KAKC
- Tulsa, Oklahoma; United States;
- Broadcast area: Tulsa metropolitan area
- Frequency: 1300 kHz
- Branding: 93.5/1300 The Patriot

Programming
- Format: Conservative talk
- Network: Fox News Radio
- Affiliations: Premiere Networks; Compass Media Networks;

Ownership
- Owner: iHeartMedia; (iHM Licenses, LLC);
- Sister stations: KIZS; KMOD-FM; KTBT; KTBZ; KTGX;

History
- First air date: December 25, 1938 (as KOME on 1310)
- Former call signs: KOME (1938–1969); KCNW (1969–1976); KXXO (1976–1980); KMOD (1980–1982); KBBJ (1982–1987);
- Former frequencies: 1340 kHz (1938–1950)

Technical information
- Licensing authority: FCC
- Facility ID: 11939
- Class: B
- Power: 5,000 watts days; 1,000 watts nights;
- Translator: KTGX-HD2: 93.5 K228BR (Tulsa)
- Repeater: 106.1-2 KTGX-HD2 (Tulsa)

Links
- Public license information: Public file; LMS;
- Webcast: Listen live
- Website: 1300thepatriot.iheart.com

= KAKC =

Radio station in Tulsa, Oklahoma

KAKC (1300 kHz) is a commercial AM radio station in Tulsa, Oklahoma, United States. The station airs a conservative talk radio format and is owned by iHeartMedia The studios are on South Yale Avenue at the Tulsa Event Center in Southeast Tulsa.

By day, KAKC transmits 5,000 watts. To protect other stations on 1300 kHz from interference, at night it reduces power to 1,000 watts. It uses a directional antenna with a three-tower array. The transmitter site is off South 109th Avenue East in Bixby. Programming is also heard on 250-watt FM translator K228BR at 93.5 MHz in Tulsa.

==History==
This radio station has changed owners, programming formats, and call signs many times as the industry consolidated media ownership into the hands of a smaller number of companies who owned stations nationwide.

The current KAKC is not the same as the KAKC in Tulsa from the 1950s through 1980. At that time, the KAKC call sign was used by 970 AM (now KCFO), a station founded by Sam Avey, a wrestling promotor and owner of the Tulsa Oilers and broadcast from the Tulsa Coliseum until it was destroyed in the 1952 fire.

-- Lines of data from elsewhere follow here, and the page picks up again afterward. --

<file path="src/rtl/rr_mux_arb_pkg.sv">
// Shared definitions for the round-robin arbitrating mux: FSM encodings,
// default parameter values and a small pointer helper.
package rr_mux_arb_pkg;

  // Packet-lock state encodings
  localparam logic [0:0] ST_IDLE   = 1'b0;
  localparam logic [0:0] ST_LOCKED = 1'b1;

  // Default parameter values
  localparam int DEF_WIDTH  = 32;
  localparam int DEF_NUM_IN = 8;
  localparam int DEF_SEL_W  = 4;
  localparam int DEF_RR_EN  = 1;

  // Index of the channel after g, wrapping at n
  function automatic int wrap_inc(input int g, input int n);
    return (g >= n - 1) ? 0 : g + 1;
  endfunction

endpackage

</file>
<file path="src/rtl/rr_pick.sv">
// Combinational rotating-priority picker: returns the first set request
// at or above ptr, wrapping to the lowest set request below ptr.
// A zero ptr gives plain fixed priority (index 0 highest).
module rr_pick #(
  parameter int NUM_IN = 8,
  parameter int SEL_W  = 4
) (
  input  logic [NUM_IN-1:0] req,
  input  logic [SEL_W-1:0]  ptr,
  output logic [SEL_W-1:0]  idx,
  output logic [NUM_IN-1:0] onehot,
  output logic              any
);

  logic [SEL_W-1:0] hi_idx;
  logic [SEL_W-1:0] lo_idx;
  logic             hi_any;
  logic             lo_any;

  // Descending scan so the lowest qualifying index is the one left standing
  always_comb begin
    hi_idx = '0;
    lo_idx = '0;
    hi_any = 1'b0;
    lo_any = 1'b0;
    for (int i = NUM_IN - 1; i >= 0; i--) begin
      if (req[i]) begin
        lo_idx = SEL_W'(i);
        lo_any = 1'b1;
        if (SEL_W'(i) >= ptr) begin
          hi_idx = SEL_W'(i);
          hi_any = 1'b1;
        end
      end
    end
  end

  assign idx    = hi_any ? hi_idx : lo_idx;
  assign any    = lo_any;
  assign onehot = lo_any ? (NUM_IN'(1) << idx) : '0;

endmodule

</file>
<file path="src/rtl/rr_mux_arb.sv">
// N-channel arbitrating mux with packet-level grant locking and a
// registered output stage. One beat per cycle at full throughput.
//
// Handshake: a beat moves on channel i when in_vld[i] & in_rdy[i] are both
// high at a rising clk edge, and leaves on out_vld & out_rdy. Producers hold
// in_vld/in_last/in_data stable until accepted and must not derive in_vld
// from in_rdy (in_rdy is a combinational function of in_vld).
module rr_mux_arb
  import rr_mux_arb_pkg::*;
#(
  parameter int WIDTH  = DEF_WIDTH,
  parameter int NUM_IN = DEF_NUM_IN,
  parameter int SEL_W  = DEF_SEL_W,
  parameter int RR_EN  = DEF_RR_EN
) (
  input  logic                    clk,
  input  logic                    rst,
  input  logic [NUM_IN-1:0]       in_vld,
  input  logic [NUM_IN-1:0]       in_last,
  input  logic [NUM_IN*WIDTH-1:0] in_data,
  output logic [NUM_IN-1:0]       in_rdy,
  output logic                    out_vld,
  output logic [WIDTH-1:0]        out_data,
  output logic                    out_last,
  output logic [SEL_W-1:0]        out_sel,
  input  logic                    out_rdy,
  output logic [0:0]              dbg_state,
  output logic [SEL_W-1:0]        dbg_ptr
);

  logic [0:0]        state;
  logic [SEL_W-1:0]  lock_ch;
  logic [SEL_W-1:0]  ptr;
  logic [SEL_W-1:0]  pick_ptr;
  logic [SEL_W-1:0]  g;
  logic [NUM_IN-1:0] g_oh;
  logic              any_vld;
  logic              load;
  logic              xfer;
  logic              g_last;
  logic [WIDTH-1:0]  g_data;
  logic [SEL_W-1:0]  ptr_nxt;

  // Fixed priority is rotating priority with the start pinned at channel 0
  assign pick_ptr = (RR_EN != 0) ? ptr : '0;

  rr_pick #(
    .NUM_IN (NUM_IN),
    .SEL_W  (SEL_W)
  ) u_pick (
    .req    (in_vld),
    .ptr    (pick_ptr),
    .idx    (g),
    .onehot (g_oh),
    .any    (any_vld)
  );

  // Output register can take a beat when empty or draining this cycle
  assign load = ~out_vld | out_rdy;

  // While locked only the owning channel may move; a stalled owner blocks all.
  // rst gates the grant so nothing is accepted while reset is held.
  assign xfer   = ~rst & load & any_vld & ((state == ST_IDLE) | (g == lock_ch));
  assign in_rdy = xfer ? g_oh : '0;
  assign g_last = |(in_last & g_oh);

  // Select the granted channel's data word
  always_comb begin
    g_data = '0;
    for (int i = 0; i < NUM_IN; i++) begin
      if (g_oh[i]) g_data = g_data | in_data[i*WIDTH +: WIDTH];
    end
  end

  assign ptr_nxt = SEL_W'(wrap_inc(int'(g), NUM_IN));

  // Registered output stage; data/sel/last hold when nothing loads
  always_ff @(posedge clk or posedge rst) begin
    if (rst) begin
      out_vld  <= 1'b0;
      out_data <= '0;
      out_last <= 1'b0;
      out_sel  <= '0;
    end else if (load) begin
      if (xfer) begin
        out_vld  <= 1'b1;
        out_data <= g_data;
        out_last <= g_last;
        out_sel  <= g;
      end else begin
        out_vld  <= 1'b0;
      end
    end
  end

  // Packet lock FSM and fairness pointer; pointer only moves on packet end
  always_ff @(posedge clk or posedge rst) begin
    if (rst) begin
      state   <= ST_IDLE;
      lock_ch <= '0;
      ptr     <= '0;
    end else if (xfer) begin
      if (g_last) begin
        state <= ST_IDLE;
        ptr   <= ptr_nxt;
      end else begin
        state   <= ST_LOCKED;
        lock_ch <= g;
      end
    end
  end

  assign dbg_state = state;
  assign dbg_ptr   = ptr;

endmodule

</file>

===KOME, Oil Capital Sales (1938–1951)===
The station signed on the air in 1938, broadcasting at 1310 kHz with 250 watts power. It was a network affiliate of the Mutual Broadcasting System. Their slogan, playing on the KOME call sign, was "Kovers Oklahoma's Magic Empire", creating a backronym by misspelling "covers" as "kovers". Tulsa was known as the "Magic Empire" originally because the Tulsa Daily World's circulation department referred to their circulation area with this phrase.

The station was started by Harry Schwartz, who also was the president of the Tulsa Federation of Labor, and a business manager for the union's monthly paper, the Unionist Journal. Schwartz created the Oil Capital Sales Corporation business name to run the station and he owned 98% of its stock; in addition to being called the "Magic Empire," Tulsa also was often called the "Oil Capital".

The first KOME broadcast was on Christmas Day and included 'special programs from New York City, Chicago, and Oklahoma City and featured Bob Wills and his Texas Playboys, Governor E.W. Marland, Jimmie Wilson and his Catfish String Band, and the Pioneer Mother's Chorus.' At first, the station's license only allowed daytime broadcasts, but they received special permission to air in the evenings for New Year's celebrations, President Franklin D. Roosevelt's 1939 President's Birthday Ball to fight infantile paralysis, the Golden Gloves amateur boxing tournament, the American Legion birthday party, and the opening week of the 1939 Major League Baseball season.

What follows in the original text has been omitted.